The current layered page table system with separate read- and write-pointers per page implements all requirements except the last two: wait states for the Z80 and memory-mapped-IO for the 6502.

How would those be implemented?

What If: Memory Mapped IO for the 6502 CPU

Instead of associating host memory locations with a 16-bit address range, a function pointer would be ‘mapped’, and whenever a read or write on a 16-bit address within that range happens, this function would be called.

The function prototype would need to look like this in order to handle read and write operations through the same callback function:

uint8_t mem_io(uint16_t addr, bool write, uint8_t in_val);

‘addr’ would be the 16-bit memory address, ‘write’ would be true for a write-operation, and false for a read-operation. ‘in_val’ is only needed in case of a write operation and contains the byte written to the memory-mapped-IO address. The return value is only needed for a read operation, in this case the callback function needs to return a byte value which is handed back to the CPU.

The function pointer could either be stored in a new page structure member, but we would better reuse the write_ptr for this and set the read_ptr to zero (right now the read pointer must always be valid, so in the future a zero read_ptr would indicate that this page is used for memory-mapped-IO and the write_ptr is actually a function pointer).

Implementing memory-mapped-IO would slow down the memory system though, since an additional check must be performed in each read and write operation.

What If: Wait States for the Z80 CPU

The easiest way to implement this would be through an internal counter which is reset at the start of a CPU instruction and each memory access would increment this counter by a number of cycles which would have to be associated with a memory range when updating the memory mapping (so each page item would need an additional member for the number of wait states an access to this memory page incurs).

Less important things

The memory class has a few other methods which are less important but still interesting to look at:

Reading and writing 16-bit values: this is useful for the Z80 CPU which has a couple of instructions which read and write 16-bit values. Since the Z80 CPU only has an 8-bit data bus, these are implemented though 2 separate memory accesses. The memory class does exactly the same, but for a different reason.

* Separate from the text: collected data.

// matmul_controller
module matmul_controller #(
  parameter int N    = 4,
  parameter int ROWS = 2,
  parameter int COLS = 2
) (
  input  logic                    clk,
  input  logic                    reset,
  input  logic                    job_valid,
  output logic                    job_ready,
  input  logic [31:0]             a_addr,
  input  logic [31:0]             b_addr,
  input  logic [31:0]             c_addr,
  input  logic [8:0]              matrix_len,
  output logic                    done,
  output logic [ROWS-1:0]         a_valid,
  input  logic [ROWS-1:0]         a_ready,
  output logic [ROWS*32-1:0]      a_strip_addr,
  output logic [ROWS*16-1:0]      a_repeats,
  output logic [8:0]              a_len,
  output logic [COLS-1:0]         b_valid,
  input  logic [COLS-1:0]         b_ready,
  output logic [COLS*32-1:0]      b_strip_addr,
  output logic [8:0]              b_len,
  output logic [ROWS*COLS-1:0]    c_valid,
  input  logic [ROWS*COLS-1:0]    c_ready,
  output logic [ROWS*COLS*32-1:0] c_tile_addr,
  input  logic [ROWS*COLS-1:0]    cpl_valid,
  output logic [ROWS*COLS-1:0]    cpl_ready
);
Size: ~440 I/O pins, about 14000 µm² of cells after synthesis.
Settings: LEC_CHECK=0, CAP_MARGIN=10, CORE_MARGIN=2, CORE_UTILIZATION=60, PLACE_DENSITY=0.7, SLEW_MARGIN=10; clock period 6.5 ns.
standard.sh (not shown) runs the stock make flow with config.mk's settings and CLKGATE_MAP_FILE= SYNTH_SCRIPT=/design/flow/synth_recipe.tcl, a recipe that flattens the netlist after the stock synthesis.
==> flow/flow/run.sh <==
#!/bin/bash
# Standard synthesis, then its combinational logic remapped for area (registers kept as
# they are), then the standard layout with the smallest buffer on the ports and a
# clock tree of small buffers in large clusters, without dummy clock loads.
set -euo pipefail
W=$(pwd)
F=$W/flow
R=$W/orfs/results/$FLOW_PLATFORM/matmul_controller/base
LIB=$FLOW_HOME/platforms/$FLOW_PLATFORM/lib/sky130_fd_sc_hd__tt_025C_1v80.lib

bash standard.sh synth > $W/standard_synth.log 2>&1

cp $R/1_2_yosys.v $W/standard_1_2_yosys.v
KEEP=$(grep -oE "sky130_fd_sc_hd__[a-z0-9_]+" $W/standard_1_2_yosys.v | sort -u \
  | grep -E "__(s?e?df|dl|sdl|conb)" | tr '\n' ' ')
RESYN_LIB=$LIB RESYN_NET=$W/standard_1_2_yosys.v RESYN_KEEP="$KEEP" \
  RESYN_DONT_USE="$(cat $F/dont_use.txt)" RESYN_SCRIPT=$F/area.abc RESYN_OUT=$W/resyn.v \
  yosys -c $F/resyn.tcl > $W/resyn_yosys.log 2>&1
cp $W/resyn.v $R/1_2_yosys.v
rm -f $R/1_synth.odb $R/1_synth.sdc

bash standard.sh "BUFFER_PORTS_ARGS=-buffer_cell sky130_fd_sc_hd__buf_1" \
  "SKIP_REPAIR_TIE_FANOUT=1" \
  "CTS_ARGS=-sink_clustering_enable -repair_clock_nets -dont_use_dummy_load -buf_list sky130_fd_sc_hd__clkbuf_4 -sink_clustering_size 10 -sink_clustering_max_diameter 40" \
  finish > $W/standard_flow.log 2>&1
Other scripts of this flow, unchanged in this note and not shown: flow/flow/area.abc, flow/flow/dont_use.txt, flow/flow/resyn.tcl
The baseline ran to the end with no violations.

16-bit memory accesses on the Z80 don’t have to be aligned and might cross page boundaries, or a wrap-around at address 0xFFFF might happen where the first byte is read from address 0xFFFF and the second from 0x0000.

The memory class has the methods r16() and w16() for 16-bit reads/writes, which are implemented like this:

inline uint16_t
memory::r16(uint16_t addr) const {
    uint8_t l = this->r8(addr);
    uint8_t h = this->r8(addr+1);
    uint16_t w = h << 8 | l;
    return w;
}

inline void
memory::w16(uint16_t addr, uint16_t w) const {
    this->w8(addr, w & 0xFF);
    this->w8(addr + 1, (w>>8));
}

As you can see, the Z80 is a little-endian CPU :) Another interesting tidbit is that the wraparound from 0xFFFF to 0x0000 happens automatically, since the address parameter is a 16-bit unsigned value. This is one of the few cases where C’s automatic wraparound on overflow is actually useful.

Reading signed byte values: there is a minor convenience read-method which returns the 8-bit value as a signed byte by simply casting the unsigned value to signed before it is returned:

inline int8_t
memory::rs8(uint16_t addr) const {
    return (int8_t) this->page_table[addr >> page::shift].read_ptr[addr & page::mask];
}

This is only used in the Z80 instruction decoder for relative jumps and indexed addressing modes, where the 8-bit offset is interpreted as a signed number.

The End

And that’s pretty much all there is to the memory system. The next blog post will talk about the other 2 low-level components: the clock and the system bus!